I'm learning Haskell, and it's not always clear to me when to use a matcher and when to use a guard. For certain scenarios it seems that matchers and guards can be used to achieve essentially the same ends. Are there some rules or heuristics for when it's better to use matches over guards or vice versa? Is one more performant than the other?

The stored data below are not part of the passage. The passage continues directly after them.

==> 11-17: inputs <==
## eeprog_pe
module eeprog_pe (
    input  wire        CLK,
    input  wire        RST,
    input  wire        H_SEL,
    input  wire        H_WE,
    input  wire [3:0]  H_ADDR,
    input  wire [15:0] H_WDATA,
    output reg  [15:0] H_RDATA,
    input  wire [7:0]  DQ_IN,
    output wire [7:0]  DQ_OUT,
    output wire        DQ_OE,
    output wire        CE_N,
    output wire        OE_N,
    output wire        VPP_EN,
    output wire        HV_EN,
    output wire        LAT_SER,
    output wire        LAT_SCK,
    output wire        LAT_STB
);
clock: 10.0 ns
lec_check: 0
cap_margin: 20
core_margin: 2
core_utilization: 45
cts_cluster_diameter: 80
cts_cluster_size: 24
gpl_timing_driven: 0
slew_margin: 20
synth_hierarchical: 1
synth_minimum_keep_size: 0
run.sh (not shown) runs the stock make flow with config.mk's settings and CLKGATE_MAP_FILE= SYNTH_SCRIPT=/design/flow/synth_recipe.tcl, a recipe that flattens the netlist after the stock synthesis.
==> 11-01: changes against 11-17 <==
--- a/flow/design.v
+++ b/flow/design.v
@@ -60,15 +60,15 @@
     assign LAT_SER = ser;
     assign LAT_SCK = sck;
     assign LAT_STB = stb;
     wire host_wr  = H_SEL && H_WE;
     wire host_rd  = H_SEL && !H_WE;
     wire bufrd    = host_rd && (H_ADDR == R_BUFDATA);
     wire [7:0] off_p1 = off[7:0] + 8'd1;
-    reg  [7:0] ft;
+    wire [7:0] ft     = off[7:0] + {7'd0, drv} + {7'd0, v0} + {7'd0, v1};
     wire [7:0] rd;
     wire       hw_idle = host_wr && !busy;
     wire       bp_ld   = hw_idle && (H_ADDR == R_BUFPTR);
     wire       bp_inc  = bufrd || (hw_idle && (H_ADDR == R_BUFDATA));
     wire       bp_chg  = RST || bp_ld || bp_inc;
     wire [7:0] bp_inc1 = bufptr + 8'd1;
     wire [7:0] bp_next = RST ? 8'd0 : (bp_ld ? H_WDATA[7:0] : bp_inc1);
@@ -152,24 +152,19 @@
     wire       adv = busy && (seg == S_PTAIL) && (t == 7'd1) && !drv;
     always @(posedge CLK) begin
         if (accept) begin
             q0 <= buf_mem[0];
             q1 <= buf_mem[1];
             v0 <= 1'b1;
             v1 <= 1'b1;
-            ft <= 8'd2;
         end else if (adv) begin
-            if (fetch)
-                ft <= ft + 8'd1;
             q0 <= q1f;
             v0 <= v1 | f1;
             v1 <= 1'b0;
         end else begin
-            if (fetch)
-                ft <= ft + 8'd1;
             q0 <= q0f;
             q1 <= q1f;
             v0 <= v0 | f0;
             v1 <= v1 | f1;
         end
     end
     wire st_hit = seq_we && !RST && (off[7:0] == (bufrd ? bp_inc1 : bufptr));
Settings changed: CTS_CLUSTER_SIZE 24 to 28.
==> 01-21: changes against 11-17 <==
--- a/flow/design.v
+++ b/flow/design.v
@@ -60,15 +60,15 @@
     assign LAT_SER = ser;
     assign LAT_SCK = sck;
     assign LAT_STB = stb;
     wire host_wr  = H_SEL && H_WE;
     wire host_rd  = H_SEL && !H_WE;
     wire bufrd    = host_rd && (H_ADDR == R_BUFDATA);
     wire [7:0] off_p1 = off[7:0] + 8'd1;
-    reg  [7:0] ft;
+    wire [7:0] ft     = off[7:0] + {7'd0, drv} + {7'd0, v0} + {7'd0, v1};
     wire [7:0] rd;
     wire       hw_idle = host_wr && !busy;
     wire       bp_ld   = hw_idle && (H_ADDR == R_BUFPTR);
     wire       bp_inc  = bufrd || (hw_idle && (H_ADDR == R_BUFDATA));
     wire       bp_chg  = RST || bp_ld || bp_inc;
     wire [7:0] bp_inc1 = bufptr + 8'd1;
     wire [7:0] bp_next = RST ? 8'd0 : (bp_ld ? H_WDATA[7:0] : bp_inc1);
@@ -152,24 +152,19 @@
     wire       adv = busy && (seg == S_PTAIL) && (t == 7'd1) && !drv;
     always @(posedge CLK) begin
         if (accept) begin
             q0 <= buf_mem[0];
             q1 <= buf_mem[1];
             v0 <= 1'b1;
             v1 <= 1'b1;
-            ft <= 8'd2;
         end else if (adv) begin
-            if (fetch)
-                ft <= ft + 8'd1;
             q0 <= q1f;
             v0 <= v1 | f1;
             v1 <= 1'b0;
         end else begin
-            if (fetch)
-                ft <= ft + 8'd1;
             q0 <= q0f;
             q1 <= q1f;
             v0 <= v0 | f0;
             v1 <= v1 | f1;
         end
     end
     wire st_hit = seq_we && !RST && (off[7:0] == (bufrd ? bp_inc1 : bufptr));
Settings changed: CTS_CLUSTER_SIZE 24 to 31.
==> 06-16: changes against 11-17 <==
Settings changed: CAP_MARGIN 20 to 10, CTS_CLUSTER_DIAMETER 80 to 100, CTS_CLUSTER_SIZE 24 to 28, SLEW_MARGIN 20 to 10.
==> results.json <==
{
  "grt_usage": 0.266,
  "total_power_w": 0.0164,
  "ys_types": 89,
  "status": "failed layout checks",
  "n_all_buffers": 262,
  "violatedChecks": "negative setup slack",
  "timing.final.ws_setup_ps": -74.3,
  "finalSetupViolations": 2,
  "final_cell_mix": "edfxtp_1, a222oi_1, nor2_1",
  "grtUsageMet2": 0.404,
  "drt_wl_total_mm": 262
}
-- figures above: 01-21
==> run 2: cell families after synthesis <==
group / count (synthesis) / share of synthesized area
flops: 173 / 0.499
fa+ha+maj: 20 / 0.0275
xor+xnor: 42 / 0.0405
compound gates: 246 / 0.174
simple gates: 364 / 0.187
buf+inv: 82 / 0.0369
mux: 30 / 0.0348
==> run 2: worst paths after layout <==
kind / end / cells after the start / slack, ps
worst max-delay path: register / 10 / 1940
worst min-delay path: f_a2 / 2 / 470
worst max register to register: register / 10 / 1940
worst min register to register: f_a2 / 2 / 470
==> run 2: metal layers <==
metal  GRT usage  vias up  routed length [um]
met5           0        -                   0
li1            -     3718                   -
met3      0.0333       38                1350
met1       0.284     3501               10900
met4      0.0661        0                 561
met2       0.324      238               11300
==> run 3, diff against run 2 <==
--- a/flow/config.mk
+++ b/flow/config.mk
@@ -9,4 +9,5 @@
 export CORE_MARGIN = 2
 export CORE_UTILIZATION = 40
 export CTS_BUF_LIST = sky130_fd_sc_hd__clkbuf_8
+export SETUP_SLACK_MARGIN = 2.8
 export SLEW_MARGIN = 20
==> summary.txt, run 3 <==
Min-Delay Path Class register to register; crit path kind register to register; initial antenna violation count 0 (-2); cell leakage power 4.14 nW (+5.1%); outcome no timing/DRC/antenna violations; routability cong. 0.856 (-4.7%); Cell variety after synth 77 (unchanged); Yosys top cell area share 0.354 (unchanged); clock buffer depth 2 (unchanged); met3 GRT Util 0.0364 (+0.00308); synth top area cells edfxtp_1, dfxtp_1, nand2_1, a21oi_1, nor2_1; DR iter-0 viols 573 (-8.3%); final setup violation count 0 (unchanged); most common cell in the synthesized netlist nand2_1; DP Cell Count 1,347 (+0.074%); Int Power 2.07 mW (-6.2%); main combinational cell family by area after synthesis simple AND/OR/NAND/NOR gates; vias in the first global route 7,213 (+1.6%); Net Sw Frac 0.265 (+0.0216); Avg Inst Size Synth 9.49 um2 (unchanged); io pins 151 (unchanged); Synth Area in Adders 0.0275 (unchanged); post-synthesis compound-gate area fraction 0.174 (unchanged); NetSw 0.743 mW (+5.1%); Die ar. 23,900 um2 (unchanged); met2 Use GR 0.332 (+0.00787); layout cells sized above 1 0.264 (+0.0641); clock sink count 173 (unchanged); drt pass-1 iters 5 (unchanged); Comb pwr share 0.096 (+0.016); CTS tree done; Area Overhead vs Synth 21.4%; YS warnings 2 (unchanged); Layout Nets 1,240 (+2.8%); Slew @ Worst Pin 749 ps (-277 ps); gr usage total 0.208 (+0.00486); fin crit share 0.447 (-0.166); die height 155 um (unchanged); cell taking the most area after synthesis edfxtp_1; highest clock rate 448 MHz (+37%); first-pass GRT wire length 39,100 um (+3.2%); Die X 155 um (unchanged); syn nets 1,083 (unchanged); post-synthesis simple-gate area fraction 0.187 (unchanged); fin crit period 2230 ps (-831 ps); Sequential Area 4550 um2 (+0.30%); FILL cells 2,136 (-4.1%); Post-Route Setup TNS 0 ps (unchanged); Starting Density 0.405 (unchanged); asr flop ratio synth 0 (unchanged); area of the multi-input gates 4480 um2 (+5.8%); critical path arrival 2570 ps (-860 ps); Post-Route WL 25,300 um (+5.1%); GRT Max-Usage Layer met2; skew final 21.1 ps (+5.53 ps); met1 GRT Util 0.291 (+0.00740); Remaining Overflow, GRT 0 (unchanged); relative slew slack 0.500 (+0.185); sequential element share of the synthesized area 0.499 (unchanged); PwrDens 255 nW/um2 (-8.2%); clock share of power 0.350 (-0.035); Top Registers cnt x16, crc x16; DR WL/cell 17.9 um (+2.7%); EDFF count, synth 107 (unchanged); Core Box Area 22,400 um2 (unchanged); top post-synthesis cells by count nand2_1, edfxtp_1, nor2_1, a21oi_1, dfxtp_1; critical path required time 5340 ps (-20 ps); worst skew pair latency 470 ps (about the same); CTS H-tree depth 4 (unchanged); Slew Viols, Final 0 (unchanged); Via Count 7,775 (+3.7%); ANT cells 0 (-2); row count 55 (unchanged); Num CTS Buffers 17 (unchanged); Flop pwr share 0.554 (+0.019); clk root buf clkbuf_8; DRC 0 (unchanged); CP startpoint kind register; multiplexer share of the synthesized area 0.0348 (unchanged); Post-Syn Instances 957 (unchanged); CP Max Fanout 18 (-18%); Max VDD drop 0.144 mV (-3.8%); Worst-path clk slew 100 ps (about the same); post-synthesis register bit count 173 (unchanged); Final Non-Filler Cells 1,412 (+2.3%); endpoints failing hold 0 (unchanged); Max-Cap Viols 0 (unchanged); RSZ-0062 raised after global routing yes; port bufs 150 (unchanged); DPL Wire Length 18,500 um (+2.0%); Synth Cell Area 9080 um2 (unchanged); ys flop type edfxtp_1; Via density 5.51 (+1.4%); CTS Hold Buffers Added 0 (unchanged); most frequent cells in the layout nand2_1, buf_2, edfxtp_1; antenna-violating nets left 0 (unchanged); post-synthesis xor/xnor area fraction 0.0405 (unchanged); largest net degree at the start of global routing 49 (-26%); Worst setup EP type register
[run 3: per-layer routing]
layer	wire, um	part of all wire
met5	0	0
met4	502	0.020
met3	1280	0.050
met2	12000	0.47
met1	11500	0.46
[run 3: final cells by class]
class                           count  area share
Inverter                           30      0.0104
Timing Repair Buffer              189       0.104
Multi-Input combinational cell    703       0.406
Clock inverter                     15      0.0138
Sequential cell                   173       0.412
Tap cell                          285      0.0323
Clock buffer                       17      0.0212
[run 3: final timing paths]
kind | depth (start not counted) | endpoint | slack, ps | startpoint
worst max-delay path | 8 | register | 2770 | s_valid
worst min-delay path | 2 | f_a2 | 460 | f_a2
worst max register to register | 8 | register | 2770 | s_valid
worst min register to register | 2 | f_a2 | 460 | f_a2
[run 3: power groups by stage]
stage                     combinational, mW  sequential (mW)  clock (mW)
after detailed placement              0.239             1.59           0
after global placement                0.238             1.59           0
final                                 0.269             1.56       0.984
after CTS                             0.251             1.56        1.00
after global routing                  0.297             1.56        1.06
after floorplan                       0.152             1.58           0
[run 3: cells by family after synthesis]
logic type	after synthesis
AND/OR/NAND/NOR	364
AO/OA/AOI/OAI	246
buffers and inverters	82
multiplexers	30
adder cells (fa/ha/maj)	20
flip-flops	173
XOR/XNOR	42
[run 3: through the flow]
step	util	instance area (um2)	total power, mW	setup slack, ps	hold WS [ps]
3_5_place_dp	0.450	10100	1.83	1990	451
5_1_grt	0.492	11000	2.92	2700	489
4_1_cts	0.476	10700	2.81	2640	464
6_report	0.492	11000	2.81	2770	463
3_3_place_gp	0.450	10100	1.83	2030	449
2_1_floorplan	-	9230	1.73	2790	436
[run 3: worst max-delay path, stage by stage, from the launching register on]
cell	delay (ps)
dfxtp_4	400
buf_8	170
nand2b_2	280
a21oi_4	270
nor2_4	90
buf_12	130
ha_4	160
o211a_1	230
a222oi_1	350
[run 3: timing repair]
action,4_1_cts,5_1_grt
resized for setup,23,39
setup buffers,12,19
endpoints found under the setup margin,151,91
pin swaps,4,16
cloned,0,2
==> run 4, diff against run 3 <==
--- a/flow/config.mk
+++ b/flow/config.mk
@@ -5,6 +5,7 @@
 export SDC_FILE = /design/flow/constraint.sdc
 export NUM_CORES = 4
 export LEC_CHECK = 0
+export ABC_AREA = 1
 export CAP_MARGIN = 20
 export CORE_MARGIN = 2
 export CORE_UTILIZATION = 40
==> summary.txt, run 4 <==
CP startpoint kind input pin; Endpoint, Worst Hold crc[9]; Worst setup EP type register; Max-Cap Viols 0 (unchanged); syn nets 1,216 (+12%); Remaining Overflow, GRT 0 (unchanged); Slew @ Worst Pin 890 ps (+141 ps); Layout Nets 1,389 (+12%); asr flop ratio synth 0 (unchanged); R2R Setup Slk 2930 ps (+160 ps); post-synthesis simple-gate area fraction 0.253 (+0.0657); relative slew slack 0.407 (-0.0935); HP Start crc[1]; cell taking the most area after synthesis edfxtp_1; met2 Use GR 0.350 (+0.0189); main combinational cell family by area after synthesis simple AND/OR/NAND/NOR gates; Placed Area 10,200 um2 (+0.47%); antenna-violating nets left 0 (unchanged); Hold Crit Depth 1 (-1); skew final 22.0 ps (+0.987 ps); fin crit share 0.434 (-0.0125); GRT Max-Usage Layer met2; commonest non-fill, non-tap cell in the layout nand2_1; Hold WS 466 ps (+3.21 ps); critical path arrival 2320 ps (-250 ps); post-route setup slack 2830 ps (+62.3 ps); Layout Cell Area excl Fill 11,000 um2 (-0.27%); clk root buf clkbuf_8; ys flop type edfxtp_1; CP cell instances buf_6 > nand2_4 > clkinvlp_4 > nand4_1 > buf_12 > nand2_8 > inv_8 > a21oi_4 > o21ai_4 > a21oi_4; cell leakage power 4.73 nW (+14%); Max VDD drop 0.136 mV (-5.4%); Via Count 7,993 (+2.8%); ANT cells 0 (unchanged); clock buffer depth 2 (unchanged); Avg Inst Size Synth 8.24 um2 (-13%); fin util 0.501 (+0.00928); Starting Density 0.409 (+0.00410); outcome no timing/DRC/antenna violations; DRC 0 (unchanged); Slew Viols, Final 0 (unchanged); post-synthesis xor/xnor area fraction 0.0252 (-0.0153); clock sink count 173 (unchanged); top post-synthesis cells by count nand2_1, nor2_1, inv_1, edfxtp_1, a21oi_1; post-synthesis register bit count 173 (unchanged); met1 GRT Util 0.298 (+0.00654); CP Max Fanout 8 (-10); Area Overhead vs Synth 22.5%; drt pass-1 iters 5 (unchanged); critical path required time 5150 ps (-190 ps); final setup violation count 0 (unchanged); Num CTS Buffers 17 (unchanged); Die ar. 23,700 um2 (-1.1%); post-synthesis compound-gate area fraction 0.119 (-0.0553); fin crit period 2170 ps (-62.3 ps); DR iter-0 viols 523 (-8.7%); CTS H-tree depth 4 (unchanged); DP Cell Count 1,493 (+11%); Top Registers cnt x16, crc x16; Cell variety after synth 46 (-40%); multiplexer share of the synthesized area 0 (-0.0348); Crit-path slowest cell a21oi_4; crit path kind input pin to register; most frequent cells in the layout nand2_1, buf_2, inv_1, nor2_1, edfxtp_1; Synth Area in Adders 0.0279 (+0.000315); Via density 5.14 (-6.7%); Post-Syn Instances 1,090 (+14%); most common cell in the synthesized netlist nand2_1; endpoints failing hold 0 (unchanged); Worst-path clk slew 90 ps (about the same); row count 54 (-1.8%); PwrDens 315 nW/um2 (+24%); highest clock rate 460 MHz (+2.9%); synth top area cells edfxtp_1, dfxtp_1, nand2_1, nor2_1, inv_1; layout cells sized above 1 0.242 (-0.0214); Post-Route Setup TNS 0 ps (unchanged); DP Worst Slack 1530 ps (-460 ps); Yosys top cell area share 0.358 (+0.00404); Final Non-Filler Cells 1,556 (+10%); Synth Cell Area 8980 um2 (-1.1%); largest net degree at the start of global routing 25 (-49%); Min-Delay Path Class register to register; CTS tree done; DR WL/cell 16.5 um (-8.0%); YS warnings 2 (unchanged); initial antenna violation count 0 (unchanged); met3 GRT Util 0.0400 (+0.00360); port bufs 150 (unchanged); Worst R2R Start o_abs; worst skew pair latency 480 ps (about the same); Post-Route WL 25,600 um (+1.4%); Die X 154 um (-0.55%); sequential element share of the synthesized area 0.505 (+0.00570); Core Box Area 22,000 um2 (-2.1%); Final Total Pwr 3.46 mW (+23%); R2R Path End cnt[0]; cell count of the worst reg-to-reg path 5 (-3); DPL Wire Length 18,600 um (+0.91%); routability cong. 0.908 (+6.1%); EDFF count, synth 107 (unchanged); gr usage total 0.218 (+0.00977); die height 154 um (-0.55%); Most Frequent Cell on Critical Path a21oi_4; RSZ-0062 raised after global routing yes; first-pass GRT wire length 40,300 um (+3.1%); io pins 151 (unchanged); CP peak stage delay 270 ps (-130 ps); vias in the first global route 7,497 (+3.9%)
This is an optimization exercise on Yosys and OpenROAD, whose aim is small area, not a production implementation.
Only simulation tests tie the RTL to the original design; equivalence was not proved.
No activity file was given, so power comes from the tool's default toggle rates.

## rc5_decoder
module rc5_decoder (
    input  wire        clk,
    input  wire        rst,           
    input  wire        req_valid,
    input  wire [35:0] req,
    input  wire [31:0] LOW_BOUND,
    input  wire [31:0] HIGH_BOUND,
    output wire [16:0] rsp,
    output wire        available,
    output wire        evt_en,
    output wire        tick_clr
);
    reg        p1, p0;
    reg [13:0] shn;                  
    wire [31:0] ticks = req[31:0];
    wire [15:0] w     = req[15:0];
    wire        o2    = req[35];
    wire        o1    = req[34];
    wire        o0    = req[33];
    wire [32:1] lc, hc;
    wire t_n0;
    rc5_inv   u_ti0 (.a(ticks[0]), .y(t_n0));
    rc5_nor2  u_lc0 (.a(t_n0), .b(LOW_BOUND[0]), .y(lc[1]));    
    rc5_nand2 u_hc0 (.a(t_n0), .b(HIGH_BOUND[0]), .y(hc[1]));    
    wire t_n1, l_nor1, l_nand1, h_nor1, h_nand1;
    rc5_inv   u_ti1 (.a(ticks[1]), .y(t_n1));
  ...
For scale: about 16 flip-flops.
==> flow/config.mk <==
export PLATFORM = sky130hd
export DESIGN_NAME = rc5_decoder
export DESIGN_NICKNAME = rc5_decoder
export VERILOG_FILES = /design/flow/design.v
export SDC_FILE = /design/flow/constraint.sdc
export NUM_CORES = 4
export LEC_CHECK = 0
export CAP_MARGIN = 0
export CORE_MARGIN = 2
export CORE_UTILIZATION = 40
export SETUP_SLACK_MARGIN = -0.3
export SLEW_MARGIN = 0
export SYNTH_HIERARCHICAL = 1
export SYNTH_MINIMUM_KEEP_SIZE = 0
==> flow/constraint.sdc <==
create_clock -name core_clock -period 8.0 [get_ports {clk}]
set_input_delay 1.6000 -clock core_clock [delete_from_list [all_inputs] [get_ports {clk}]]
set_output_delay 1.6000 -clock core_clock [all_outputs]
set_load 0.01 [all_outputs]
standard.sh (not shown) runs the stock make flow with config.mk's settings and CLKGATE_MAP_FILE= SYNTH_SCRIPT=/design/flow/synth_recipe.tcl, a recipe that flattens the netlist after the stock synthesis.
==> flow/flow/run.sh <==
#!/bin/bash
# The standard layout (standard.sh, standard synthesis script), with:
#  * DONT_USE_CELLS: the platform's list plus the larger drive strengths of
#    the logic cells (flow/dont_use.txt), so that synthesis maps the
#    single-gate modules of the RTL to the smallest cells;
#  * port buffers of the smallest buffer cell (buf_1) instead of the cell
#    buffer_ports picks by default;
#  * a clock tree of clkbuf_4 cells, one sink cluster and no dummy loads.
# The whole output of the flow goes to standard_flow.log; ORFS keeps each
# step's log under orfs/logs/.
set -euo pipefail
here=$(cd "$(dirname "$0")" && pwd)
DONT_USE=$(cat "$here/dont_use.txt")
CTS="-sink_clustering_enable -repair_clock_nets -dont_use_dummy_load"
CTS="$CTS -buf_list sky130_fd_sc_hd__clkbuf_4 -root_buf sky130_fd_sc_hd__clkbuf_4"
CTS="$CTS -sink_clustering_buffer sky130_fd_sc_hd__clkbuf_4"
CTS="$CTS -sink_clustering_size 30 -sink_clustering_max_diameter 300"
bash standard.sh "DONT_USE_CELLS=$DONT_USE" \
    "BUFFER_PORTS_ARGS=-buffer_cell sky130_fd_sc_hd__buf_1" \
    "CTS_ARGS=$CTS" finish > standard_flow.log 2>&1
Other scripts of this flow, unchanged in this note and not shown: flow/flow/dont_use.txt
The first run finished clean.
Edit:
CAP_MARGIN = 20   (was 0)
SETUP_SLACK_MARGIN = default   (was -0.3)
SLEW_MARGIN = 20   (was 0)
Effect: The new run completed without violations; sequential power is about the same; worst setup slack is better by 170 ps; wire length barely changes; global-route usage does not change; clock-buffer cell count stays the same; fmax grows by about 2.3%; synthesized cell count does not change; power is about the same.
Edit:
CAP_MARGIN = 0   (was 20)
SETUP_SLACK_MARGIN = -1.0   (was default)
SLEW_MARGIN = 0   (was 20)
What happened: The new run finished with timing, DRC and antenna clean; synthesized cell count stays the same; sequential power is about the same; maximum frequency decreases by 2.8%; worst setup slack gets worse by 210 ps; worst hold slack stays flat; synthesized area is unchanged; routed wire length decreases by 0.76%; cell area falls by 0.98%; global-route usage does not change; critical path depth does not change.

==> re-timing with driven ports <==
The results above use ideal ports. As a check the final layouts listed here were re-extracted and re-timed, cells and wires unchanged.
Step 1 (the two cells are an assumption about what drives the block):
set clk [get_ports {clk}]
set_driving_cell -lib_cell sky130_fd_sc_hd__clkbuf_16 $clk
set_driving_cell -lib_cell sky130_fd_sc_hd__buf_2 [delete_from_list [all_inputs] $clk]
Step 2 moves the port delays by t, midway between the first and last clock arrival at a register: inputs arrive t later, outputs are due t later. That takes back most of the time a late clock gives input paths.
a / b / c = ideal ports / drivers / drivers and shift; a / b = the first two.
| run | t (ns) | setup slack, ns | worst slew at a driven data input, ns | pins driven straight from the clock port |
|---|---|---|---|---|
| the first run | 0.288 | 0.486 / 0.472 / 0.183 | 0.06 | 1 |
| the second run | 0.288 | 0.655 / 0.641 / 0.352 | 0.06 | 1 |
| the third run | 0.288 | 0.443 / 0.428 / 0.140 | 0.06 | 1 |
After both steps setup and hold are still met in every run listed.
Source: an optimization exercise on an open RTL-to-GDS flow (aim: small area). Production flows keep margins and buffers that such runs may drop. Only simulation tests tie the RTL to the original design; equivalence was not proved. Power and IR drop assume default switching activity.

==> flow/design.v (excerpt) <==
module weird64 (
    input  wire        clk,
    input  wire        rst,
    input  wire        bus_valid,
    input  wire        bus_write,
    input  wire [7:0]  bus_addr,
    input  wire [2:0]  bus_size,
    input  wire [31:0] bus_wdata,
    output reg  [31:0] bus_rdata,
    output wire        bus_err,
    output wire        irq
);
Size: ~3100 cells after synthesis, about 81 I/O pins.
Settings: LEC_CHECK=0, CAP_MARGIN=20, CELL_PAD_IN_SITES_DETAIL_PLACEMENT=1, CELL_PAD_IN_SITES_GLOBAL_PLACEMENT=1, CORE_MARGIN=2, CORE_UTILIZATION=40, GPL_TIMING_DRIVEN=0, SLEW_MARGIN=20, SYNTH_HIERARCHICAL=1; clock period 15.0 ns.
standard.sh (not shown) runs the stock make flow with config.mk's settings and CLKGATE_MAP_FILE= SYNTH_SCRIPT=/design/flow/synth_recipe.tcl, a recipe that flattens the netlist after the stock synthesis.
==> flow/flow/run.sh <==
#!/bin/bash
# The standard layout (standard.sh: the standard flow's synthesis, floorplan, placement,
# CTS, routing), with two changes passed to the ORFS scripts:
# - the port buffers are the smallest buffer cell (buf_1) rather than the one
#   buffer_ports picks by default;
# - CTS inserts no dummy loads and uses clkbuf_8 buffers.
# The whole make output goes to flow_make.log in this folder; each ORFS step
# also keeps its own log under orfs/logs/.
set -euo pipefail
export BUFFER_PORTS_ARGS="-buffer_cell sky130_fd_sc_hd__buf_1"
export CTS_ARGS="-sink_clustering_enable -repair_clock_nets -dont_use_dummy_load -buf_list sky130_fd_sc_hd__clkbuf_16 -sink_clustering_size 28 -sink_clustering_max_diameter 90"
bash standard.sh > flow_make.log 2>&1
Edit:
Settings changed: GPL_TIMING_DRIVEN 0 to unset.
Effect: The new run ran to the end with no violations; routed wire length came out higher by 3.4%; critical path depth falls by 2; setup slack improved by 0.90 ns; clock-buffer cell count goes up by 2; area after synthesis stays the same; total power came out higher by 0.54%; clock skew went up by 0.017 ns; fmax rose by 8.2%.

To illustrate what I'm getting at, here are a couple of silly examples I cooked up that seem to be equivalent, but one version uses matchers and the other uses guards:

listcheck :: [a] -> String
listcheck [] = "List is null :-("
listcheck a = "List is NOT null!!"

listcheck' a
    | null a = "List is null :-("
    | otherwise = "List is NOT null!!"

and

luckyseven :: Int -> String
luckyseven 7 = "SO LUCKY!"
luckyseven b = "Not so lucky :-/"

luckyseven' c
    | c == 7 = "SO LUCKY!"
luckyseven' c = "Not so lucky :-/"

Thanks!

These can often be used interchangeably, but there are significant differences between the two. Pattern matching can only occur on constructors, so computations can not be performed inside of a pattern, while guards are simply multi-branch if-else statements. For example, I can't write a pattern equivalent of the following:

func :: Int -> Int
func x
    | even x = 3 * x
    | odd x  = 7 * x        -- alternatively "otherwise = 7 * x" to get rid of all those pesky compiler warnings

This just wouldn't be possible with just pattern matching. You also can't do things like

func :: Int -> Maybe String
func x
    | x < 0     = Nothing
    | x == 0    = Just "Zero"
    | x < 20    = Just "Small"
    | x < 100   = Just "Big"
    | x < 1000  = Just "Huge"
    | otherwise = Just "How did you count that high?"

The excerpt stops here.